### Task description
Copy each line of the following data that contains "outcome".

*** Task inputs Section Begins ***

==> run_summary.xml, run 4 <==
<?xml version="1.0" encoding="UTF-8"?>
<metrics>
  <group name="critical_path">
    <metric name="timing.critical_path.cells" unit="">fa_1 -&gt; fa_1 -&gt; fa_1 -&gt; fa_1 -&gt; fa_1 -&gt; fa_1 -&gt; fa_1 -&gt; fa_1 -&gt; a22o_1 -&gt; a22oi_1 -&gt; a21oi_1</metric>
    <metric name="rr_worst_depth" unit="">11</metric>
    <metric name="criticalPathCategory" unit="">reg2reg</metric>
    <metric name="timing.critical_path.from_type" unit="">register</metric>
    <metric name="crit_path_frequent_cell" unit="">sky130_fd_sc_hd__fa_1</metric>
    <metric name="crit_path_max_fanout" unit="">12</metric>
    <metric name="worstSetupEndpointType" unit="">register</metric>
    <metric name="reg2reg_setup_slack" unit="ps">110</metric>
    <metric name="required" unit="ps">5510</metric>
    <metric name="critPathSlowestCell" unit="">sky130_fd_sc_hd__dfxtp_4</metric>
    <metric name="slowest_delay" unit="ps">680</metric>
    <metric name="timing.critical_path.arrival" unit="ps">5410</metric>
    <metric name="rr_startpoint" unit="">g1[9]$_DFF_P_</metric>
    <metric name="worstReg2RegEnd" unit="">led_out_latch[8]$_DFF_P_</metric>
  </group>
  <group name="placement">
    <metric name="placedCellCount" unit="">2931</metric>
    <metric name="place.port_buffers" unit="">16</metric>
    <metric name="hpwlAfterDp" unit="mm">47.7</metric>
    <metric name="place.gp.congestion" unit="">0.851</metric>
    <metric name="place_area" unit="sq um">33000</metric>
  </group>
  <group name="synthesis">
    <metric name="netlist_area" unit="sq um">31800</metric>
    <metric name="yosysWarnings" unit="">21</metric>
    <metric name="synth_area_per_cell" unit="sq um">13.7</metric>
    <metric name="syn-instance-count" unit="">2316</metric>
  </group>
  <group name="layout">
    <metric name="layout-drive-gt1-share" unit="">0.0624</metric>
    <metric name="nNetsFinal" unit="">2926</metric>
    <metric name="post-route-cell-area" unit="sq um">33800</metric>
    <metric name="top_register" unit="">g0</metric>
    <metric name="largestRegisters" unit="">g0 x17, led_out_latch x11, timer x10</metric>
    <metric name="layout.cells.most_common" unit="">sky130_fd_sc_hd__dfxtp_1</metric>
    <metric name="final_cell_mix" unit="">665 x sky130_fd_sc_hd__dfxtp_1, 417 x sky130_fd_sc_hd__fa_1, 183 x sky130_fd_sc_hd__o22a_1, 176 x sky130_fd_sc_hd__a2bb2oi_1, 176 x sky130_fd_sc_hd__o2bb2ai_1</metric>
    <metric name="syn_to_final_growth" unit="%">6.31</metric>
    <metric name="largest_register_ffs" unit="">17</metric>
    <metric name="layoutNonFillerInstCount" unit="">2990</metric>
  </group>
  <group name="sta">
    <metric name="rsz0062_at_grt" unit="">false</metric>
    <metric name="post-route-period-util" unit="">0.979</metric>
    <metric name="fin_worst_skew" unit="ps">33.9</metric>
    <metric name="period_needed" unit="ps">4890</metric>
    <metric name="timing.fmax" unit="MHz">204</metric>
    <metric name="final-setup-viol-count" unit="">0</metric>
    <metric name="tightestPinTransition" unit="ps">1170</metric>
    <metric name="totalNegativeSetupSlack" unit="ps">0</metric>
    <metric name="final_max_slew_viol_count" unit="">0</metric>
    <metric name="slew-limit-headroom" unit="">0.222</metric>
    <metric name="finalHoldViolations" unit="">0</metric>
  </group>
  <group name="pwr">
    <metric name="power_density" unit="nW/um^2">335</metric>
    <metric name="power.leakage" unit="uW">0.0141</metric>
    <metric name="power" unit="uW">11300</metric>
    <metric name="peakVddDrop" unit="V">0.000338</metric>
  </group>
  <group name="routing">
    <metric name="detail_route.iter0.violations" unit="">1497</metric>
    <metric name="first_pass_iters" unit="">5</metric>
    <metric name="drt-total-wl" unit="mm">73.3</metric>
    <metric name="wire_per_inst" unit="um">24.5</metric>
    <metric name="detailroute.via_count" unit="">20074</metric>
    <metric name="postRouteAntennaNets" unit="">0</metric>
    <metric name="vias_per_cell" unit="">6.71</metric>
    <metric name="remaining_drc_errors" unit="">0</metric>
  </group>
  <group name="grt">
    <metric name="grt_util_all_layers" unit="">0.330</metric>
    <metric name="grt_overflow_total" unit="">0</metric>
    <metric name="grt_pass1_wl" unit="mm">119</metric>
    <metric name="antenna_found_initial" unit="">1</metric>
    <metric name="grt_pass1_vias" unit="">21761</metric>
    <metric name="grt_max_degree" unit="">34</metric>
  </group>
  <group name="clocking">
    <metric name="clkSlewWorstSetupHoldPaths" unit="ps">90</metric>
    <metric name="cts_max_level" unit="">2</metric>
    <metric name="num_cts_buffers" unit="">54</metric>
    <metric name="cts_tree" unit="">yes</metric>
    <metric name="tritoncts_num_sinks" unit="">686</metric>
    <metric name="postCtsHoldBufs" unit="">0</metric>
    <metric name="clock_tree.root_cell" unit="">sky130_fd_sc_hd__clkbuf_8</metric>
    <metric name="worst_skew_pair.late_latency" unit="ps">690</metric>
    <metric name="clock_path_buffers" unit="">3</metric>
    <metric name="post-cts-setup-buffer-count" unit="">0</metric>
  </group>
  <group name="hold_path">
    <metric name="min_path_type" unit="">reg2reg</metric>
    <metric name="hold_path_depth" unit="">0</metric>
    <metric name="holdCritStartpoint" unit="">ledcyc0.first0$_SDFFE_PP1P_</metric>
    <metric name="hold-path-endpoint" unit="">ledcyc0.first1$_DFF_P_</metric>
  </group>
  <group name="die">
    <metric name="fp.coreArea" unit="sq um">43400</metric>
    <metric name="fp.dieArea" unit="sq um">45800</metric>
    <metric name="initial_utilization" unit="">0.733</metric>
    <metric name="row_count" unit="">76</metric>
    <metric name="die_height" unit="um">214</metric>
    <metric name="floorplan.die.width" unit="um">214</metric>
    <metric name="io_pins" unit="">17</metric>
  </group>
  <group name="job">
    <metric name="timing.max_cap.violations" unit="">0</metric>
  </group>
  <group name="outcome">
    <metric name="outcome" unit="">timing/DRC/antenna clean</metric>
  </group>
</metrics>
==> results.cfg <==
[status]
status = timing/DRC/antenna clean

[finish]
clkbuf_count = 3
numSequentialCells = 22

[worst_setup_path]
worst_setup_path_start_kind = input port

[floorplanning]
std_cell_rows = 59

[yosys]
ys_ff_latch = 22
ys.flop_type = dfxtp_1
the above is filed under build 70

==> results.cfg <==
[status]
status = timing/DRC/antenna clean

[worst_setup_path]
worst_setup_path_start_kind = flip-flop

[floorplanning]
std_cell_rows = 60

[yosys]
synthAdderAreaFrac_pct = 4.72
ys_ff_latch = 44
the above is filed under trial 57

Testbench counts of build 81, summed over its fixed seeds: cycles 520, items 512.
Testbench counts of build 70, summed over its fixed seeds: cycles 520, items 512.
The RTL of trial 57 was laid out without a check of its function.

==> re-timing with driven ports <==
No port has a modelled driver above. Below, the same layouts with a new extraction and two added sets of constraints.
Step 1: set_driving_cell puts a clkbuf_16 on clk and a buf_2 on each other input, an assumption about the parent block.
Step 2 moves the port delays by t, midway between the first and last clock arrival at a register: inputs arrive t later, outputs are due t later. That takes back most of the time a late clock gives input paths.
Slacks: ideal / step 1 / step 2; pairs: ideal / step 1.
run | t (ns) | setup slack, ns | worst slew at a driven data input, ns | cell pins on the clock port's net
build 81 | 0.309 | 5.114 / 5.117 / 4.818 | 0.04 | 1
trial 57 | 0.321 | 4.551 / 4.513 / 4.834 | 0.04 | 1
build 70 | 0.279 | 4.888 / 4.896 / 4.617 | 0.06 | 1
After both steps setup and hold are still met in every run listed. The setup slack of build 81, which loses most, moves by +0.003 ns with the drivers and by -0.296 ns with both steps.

*** Task inputs Section Ends ***

### Output below
  <group name="outcome">
    <metric name="outcome" unit="">timing/DRC/antenna clean</metric>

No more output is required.